The Wall Street Journal reports on a “rare instance of agreement between immigration-rights activists and the Trump administration”: activists are applauding the DOL’s suit against an Arizona farm employing H-2A visa-holders. DOL alleged minimum wage violations and substandard living conditions, winning a preliminary injunction in May. Proposed legislation threatens to loosen federal oversight over the H-2A program, either by shifting enforcement from DOL to the more pro-industry Department of Agriculture or by ceding some control to the states.
In Canada, protections for temporary workers are already decentralized, with the territories and provinces shouldering responsibility for overseeing health, labor, and safety. This set-up has created uneven standards and enforcement. Home country consulates create a second challenge in the Canadian system.

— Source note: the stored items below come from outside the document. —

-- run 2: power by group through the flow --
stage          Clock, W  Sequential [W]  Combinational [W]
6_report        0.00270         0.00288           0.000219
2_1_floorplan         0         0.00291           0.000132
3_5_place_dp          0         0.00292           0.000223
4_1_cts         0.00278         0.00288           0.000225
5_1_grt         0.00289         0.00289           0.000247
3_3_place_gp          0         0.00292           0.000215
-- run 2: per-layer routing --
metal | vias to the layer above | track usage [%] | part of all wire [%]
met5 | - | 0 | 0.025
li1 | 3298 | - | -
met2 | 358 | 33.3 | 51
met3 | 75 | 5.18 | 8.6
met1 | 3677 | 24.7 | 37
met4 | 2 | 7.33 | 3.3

A consulate is responsible for advocating on behalf of its country’s workers, but also has an incentive to maintain good relations with employers so that the country continues to receive temporary work visas. The New York Times reports.
Unionized charter school teachers in Chicago voted in June to merge with the Chicago Teachers Union (CTU). Soon the question of merger will be put to CTU’s 30,000 members. Reuters reports that apprehension about the Trump Administration’s approach generally—and Secretary of Education Betsey DeVos’ declared interest in vouchers in particular—strengthen the CTU leadership’s interest in merger.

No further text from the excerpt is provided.